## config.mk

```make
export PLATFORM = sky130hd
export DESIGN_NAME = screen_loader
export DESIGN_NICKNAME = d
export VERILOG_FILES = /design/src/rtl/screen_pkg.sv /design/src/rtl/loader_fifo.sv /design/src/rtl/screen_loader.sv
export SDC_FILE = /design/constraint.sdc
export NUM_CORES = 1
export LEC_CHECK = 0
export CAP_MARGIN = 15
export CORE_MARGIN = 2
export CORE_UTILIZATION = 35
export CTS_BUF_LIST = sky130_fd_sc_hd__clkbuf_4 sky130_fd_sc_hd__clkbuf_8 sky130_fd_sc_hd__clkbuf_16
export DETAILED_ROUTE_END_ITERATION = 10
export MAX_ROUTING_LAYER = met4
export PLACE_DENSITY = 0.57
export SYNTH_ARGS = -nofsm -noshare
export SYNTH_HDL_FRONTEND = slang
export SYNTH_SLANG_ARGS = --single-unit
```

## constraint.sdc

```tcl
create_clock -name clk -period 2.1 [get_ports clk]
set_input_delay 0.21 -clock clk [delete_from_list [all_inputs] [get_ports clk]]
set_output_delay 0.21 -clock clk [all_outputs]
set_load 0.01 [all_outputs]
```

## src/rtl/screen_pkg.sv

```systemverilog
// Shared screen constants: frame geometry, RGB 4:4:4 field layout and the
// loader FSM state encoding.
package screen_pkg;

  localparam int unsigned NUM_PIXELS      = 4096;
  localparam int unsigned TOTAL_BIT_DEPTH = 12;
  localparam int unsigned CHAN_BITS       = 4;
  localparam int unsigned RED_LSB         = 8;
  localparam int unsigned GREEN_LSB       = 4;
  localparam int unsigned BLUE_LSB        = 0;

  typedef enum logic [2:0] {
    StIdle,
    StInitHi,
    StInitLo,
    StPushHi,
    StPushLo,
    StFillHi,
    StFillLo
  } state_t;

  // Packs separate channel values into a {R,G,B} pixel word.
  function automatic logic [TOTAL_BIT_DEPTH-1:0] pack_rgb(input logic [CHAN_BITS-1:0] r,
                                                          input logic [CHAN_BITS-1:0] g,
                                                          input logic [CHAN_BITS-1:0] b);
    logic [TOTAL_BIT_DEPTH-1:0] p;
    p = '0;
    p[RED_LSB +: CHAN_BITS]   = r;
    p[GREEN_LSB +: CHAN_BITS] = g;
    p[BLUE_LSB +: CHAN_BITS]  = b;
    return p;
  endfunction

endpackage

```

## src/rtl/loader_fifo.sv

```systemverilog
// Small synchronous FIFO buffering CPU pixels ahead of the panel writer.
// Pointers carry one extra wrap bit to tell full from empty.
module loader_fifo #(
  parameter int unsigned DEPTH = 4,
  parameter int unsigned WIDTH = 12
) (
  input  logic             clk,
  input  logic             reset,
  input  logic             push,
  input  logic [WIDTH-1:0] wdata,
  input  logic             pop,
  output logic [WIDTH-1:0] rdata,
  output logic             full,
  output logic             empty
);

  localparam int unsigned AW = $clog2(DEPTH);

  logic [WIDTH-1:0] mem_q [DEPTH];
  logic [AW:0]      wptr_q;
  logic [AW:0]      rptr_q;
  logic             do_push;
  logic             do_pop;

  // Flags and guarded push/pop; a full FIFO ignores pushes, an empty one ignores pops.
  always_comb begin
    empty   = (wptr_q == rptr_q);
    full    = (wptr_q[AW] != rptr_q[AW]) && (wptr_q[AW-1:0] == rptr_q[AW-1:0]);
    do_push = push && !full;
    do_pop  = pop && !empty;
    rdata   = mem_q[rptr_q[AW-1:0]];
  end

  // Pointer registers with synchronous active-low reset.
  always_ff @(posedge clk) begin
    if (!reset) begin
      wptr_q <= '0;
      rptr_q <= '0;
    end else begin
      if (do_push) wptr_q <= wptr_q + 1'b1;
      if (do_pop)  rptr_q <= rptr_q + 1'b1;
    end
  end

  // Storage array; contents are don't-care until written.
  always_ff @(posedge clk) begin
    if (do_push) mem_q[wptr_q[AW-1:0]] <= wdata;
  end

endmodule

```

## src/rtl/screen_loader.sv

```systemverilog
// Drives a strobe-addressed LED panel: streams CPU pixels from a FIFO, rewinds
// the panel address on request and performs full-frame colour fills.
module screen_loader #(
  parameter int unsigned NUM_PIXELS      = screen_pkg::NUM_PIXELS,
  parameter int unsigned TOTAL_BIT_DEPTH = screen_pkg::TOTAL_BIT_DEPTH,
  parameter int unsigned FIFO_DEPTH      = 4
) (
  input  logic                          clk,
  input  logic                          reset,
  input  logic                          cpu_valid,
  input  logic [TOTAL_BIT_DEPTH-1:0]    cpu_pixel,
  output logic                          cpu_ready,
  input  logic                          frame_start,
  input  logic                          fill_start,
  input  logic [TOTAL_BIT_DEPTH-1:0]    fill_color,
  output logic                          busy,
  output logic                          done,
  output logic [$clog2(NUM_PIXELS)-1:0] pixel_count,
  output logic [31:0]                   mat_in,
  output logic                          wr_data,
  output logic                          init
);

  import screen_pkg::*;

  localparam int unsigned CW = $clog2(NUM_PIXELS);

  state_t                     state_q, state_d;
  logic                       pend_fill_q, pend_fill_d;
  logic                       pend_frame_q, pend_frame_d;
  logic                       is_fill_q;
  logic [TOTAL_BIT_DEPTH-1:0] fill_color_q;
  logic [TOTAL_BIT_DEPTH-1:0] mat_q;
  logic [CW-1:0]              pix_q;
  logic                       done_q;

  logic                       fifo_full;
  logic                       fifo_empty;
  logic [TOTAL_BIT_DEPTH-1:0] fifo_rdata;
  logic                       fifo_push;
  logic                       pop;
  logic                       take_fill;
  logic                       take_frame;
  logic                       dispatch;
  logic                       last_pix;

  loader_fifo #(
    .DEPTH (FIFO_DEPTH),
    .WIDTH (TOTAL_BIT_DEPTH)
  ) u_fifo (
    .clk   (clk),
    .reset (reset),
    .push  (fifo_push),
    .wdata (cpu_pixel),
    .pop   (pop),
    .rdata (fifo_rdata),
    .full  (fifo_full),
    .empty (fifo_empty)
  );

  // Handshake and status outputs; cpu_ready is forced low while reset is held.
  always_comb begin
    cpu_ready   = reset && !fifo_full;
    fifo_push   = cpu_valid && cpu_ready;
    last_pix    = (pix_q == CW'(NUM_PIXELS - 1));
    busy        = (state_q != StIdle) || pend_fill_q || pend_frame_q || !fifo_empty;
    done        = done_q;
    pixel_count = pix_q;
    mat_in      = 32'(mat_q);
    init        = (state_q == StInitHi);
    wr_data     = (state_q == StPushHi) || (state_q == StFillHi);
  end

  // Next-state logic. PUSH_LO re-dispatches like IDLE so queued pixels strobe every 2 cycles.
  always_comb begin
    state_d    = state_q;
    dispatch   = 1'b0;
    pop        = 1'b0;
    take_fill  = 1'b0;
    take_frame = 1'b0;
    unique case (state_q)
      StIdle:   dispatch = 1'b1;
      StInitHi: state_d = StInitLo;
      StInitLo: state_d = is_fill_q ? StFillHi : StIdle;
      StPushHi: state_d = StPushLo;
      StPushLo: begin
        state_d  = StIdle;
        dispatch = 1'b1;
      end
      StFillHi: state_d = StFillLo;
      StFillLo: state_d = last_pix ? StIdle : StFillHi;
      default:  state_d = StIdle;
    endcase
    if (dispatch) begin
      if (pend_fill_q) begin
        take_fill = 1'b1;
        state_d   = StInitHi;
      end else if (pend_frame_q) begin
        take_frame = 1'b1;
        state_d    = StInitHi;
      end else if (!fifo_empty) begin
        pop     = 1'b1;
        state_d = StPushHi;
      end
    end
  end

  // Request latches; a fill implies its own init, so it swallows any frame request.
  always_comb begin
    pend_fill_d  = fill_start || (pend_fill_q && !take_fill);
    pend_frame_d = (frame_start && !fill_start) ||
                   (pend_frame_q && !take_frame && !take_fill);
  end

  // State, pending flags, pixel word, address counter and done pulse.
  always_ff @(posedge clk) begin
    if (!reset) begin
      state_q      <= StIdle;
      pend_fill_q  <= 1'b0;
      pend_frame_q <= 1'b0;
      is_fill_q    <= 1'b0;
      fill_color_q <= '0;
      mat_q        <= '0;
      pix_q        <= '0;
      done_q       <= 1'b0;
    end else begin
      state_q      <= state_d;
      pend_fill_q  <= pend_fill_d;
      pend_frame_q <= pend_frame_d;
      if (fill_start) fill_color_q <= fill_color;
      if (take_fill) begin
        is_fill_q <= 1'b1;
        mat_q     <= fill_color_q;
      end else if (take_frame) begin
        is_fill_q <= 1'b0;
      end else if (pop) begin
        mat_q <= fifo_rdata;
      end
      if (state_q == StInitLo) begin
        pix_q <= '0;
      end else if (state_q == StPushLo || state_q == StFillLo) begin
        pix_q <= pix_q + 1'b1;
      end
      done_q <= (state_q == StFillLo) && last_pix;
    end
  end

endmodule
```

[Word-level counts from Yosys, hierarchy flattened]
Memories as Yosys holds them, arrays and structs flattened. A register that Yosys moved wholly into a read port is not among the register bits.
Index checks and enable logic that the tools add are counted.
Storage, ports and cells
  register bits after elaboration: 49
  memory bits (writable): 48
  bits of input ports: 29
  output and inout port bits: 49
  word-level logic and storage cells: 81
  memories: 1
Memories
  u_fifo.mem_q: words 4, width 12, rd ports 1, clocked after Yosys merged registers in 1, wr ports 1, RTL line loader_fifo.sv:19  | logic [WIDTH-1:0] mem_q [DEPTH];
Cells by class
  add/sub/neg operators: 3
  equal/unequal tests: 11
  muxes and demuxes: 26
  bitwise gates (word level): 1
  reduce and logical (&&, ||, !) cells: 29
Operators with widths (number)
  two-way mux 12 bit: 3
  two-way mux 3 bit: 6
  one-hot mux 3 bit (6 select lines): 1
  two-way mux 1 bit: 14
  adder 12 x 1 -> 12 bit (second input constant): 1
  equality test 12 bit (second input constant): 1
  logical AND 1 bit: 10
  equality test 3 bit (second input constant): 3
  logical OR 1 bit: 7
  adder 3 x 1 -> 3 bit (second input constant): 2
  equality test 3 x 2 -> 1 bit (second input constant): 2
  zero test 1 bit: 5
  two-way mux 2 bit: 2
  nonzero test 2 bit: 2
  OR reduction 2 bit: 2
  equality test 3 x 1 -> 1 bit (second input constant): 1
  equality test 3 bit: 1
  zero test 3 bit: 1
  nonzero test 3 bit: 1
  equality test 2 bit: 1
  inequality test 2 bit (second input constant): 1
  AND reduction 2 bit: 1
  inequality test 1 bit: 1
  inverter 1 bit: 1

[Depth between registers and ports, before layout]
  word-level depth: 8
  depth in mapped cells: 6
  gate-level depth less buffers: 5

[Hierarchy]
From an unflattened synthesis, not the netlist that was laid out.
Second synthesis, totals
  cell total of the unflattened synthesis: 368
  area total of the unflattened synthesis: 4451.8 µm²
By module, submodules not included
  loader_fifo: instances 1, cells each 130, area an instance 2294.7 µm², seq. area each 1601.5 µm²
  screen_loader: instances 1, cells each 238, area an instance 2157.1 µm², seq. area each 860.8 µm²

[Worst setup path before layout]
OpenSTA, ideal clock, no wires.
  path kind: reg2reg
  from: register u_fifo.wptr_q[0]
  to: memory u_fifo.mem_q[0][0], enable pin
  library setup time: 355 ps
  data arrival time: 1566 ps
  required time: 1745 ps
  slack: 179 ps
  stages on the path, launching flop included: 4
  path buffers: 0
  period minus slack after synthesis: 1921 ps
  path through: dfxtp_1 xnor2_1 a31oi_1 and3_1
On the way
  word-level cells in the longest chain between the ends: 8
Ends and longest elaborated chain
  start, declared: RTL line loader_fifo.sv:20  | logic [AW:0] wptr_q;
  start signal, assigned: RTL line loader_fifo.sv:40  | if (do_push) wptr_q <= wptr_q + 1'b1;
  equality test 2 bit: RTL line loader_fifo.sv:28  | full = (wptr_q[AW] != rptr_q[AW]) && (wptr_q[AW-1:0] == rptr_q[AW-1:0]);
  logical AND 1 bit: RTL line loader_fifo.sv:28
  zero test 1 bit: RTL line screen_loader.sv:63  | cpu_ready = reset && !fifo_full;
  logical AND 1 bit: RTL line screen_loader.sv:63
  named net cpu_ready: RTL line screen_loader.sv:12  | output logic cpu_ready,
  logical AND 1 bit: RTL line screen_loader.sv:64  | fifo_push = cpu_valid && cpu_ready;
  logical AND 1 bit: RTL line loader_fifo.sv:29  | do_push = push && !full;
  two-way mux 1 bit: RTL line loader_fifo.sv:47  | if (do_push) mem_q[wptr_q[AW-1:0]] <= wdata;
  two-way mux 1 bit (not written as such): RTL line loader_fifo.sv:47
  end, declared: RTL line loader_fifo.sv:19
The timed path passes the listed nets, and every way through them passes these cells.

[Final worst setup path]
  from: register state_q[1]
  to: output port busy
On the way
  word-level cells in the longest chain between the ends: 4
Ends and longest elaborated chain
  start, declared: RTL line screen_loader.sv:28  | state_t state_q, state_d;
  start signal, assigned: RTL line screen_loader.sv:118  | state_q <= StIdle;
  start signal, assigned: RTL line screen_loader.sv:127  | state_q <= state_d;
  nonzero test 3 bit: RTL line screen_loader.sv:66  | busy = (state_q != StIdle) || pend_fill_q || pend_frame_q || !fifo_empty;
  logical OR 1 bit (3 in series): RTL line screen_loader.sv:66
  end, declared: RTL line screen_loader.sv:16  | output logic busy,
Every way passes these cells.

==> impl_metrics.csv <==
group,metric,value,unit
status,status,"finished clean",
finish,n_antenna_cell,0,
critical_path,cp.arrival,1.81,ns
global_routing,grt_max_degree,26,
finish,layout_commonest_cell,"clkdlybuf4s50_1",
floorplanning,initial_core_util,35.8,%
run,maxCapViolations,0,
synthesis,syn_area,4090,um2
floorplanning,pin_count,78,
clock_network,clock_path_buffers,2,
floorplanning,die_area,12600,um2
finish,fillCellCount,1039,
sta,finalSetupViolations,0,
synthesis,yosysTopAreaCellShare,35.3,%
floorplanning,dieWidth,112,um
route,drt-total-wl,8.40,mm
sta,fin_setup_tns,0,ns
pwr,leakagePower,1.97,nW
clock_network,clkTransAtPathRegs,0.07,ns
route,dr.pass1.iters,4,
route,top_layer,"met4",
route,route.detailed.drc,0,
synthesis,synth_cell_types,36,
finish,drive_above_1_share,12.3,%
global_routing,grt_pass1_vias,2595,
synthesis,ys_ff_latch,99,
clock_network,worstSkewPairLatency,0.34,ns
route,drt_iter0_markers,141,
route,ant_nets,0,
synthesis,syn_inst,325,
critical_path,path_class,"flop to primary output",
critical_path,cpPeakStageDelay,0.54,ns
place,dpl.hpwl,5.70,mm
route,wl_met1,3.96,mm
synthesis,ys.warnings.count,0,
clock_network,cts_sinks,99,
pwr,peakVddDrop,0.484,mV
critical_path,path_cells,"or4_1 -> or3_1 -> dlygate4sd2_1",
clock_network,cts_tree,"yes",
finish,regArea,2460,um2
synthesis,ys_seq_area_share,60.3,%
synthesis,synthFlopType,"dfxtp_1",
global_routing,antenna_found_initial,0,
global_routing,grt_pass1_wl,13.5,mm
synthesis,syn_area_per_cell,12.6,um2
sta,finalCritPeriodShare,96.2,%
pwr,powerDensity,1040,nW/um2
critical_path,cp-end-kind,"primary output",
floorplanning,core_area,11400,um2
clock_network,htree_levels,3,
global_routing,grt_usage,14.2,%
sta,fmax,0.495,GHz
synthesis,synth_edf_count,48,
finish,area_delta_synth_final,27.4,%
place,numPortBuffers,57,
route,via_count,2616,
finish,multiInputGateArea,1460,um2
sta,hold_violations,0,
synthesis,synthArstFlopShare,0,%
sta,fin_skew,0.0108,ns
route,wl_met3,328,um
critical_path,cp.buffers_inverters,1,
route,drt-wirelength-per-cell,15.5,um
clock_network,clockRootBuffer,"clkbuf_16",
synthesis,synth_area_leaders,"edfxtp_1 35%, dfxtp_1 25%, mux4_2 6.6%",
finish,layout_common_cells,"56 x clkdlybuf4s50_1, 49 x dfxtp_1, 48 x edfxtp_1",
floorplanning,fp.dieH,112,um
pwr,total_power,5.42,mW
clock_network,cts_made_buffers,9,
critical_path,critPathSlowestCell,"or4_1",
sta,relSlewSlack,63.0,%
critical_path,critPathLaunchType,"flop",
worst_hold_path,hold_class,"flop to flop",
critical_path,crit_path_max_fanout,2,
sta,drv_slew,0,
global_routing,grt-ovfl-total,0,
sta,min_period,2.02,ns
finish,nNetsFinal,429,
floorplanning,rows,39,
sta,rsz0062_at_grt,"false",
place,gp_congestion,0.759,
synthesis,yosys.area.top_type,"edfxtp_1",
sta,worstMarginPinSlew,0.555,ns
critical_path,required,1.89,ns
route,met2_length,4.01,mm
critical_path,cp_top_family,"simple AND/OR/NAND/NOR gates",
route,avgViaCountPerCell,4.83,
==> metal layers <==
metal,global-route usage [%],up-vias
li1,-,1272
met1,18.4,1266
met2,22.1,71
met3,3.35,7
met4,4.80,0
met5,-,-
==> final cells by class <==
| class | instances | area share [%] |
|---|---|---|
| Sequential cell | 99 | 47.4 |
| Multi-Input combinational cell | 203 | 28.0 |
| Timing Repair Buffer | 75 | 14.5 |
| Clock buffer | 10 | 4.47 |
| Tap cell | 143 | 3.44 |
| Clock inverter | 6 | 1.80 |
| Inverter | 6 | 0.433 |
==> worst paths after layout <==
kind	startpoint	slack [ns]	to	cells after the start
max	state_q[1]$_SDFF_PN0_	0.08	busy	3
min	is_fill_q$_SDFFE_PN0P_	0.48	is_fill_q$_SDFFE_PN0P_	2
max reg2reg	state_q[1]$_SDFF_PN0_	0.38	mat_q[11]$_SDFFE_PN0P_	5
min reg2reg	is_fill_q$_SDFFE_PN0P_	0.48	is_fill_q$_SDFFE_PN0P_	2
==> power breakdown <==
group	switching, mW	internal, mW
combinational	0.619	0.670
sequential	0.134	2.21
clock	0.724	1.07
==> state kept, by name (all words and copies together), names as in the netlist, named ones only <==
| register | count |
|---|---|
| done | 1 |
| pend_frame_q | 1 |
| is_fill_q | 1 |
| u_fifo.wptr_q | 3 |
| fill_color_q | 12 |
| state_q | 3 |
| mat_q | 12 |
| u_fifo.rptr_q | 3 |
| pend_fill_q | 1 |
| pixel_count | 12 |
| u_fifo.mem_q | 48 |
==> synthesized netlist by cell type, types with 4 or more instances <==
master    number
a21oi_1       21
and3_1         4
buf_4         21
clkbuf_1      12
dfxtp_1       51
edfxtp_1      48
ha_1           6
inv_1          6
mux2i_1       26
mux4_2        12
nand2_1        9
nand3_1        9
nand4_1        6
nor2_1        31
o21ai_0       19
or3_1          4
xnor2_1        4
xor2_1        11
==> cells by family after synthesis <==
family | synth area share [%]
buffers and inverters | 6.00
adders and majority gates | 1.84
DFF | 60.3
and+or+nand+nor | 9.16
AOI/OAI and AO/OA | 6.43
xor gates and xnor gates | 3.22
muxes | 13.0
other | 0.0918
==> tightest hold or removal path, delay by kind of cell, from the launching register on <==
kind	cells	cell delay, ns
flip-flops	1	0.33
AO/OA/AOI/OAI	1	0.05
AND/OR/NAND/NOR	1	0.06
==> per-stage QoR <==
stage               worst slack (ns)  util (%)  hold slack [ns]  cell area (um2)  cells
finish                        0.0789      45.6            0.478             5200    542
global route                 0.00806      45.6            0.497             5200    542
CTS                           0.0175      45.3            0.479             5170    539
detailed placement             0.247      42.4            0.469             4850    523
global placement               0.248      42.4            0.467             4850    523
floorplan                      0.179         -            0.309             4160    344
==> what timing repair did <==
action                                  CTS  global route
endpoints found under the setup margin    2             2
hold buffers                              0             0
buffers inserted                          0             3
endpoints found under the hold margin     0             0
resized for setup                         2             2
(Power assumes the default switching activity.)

____________

- _ACTION ITEM_
The expected output is exactly the lines of the listing above between the line holding "finish,multiInputGateArea,1460,um2" and the line holding "dfxtp_1 25%, mux4_2", inclusive.

- _TASK OUTPUT_
finish,multiInputGateArea,1460,um2
sta,hold_violations,0,
synthesis,synthArstFlopShare,0,%
sta,fin_skew,0.0108,ns
route,wl_met3,328,um
critical_path,cp.buffers_inverters,1,
route,drt-wirelength-per-cell,15.5,um
clock_network,clockRootBuffer,"clkbuf_16",
synthesis,synth_area_leaders,"edfxtp_1 35%, dfxtp_1 25%, mux4_2 6.6%",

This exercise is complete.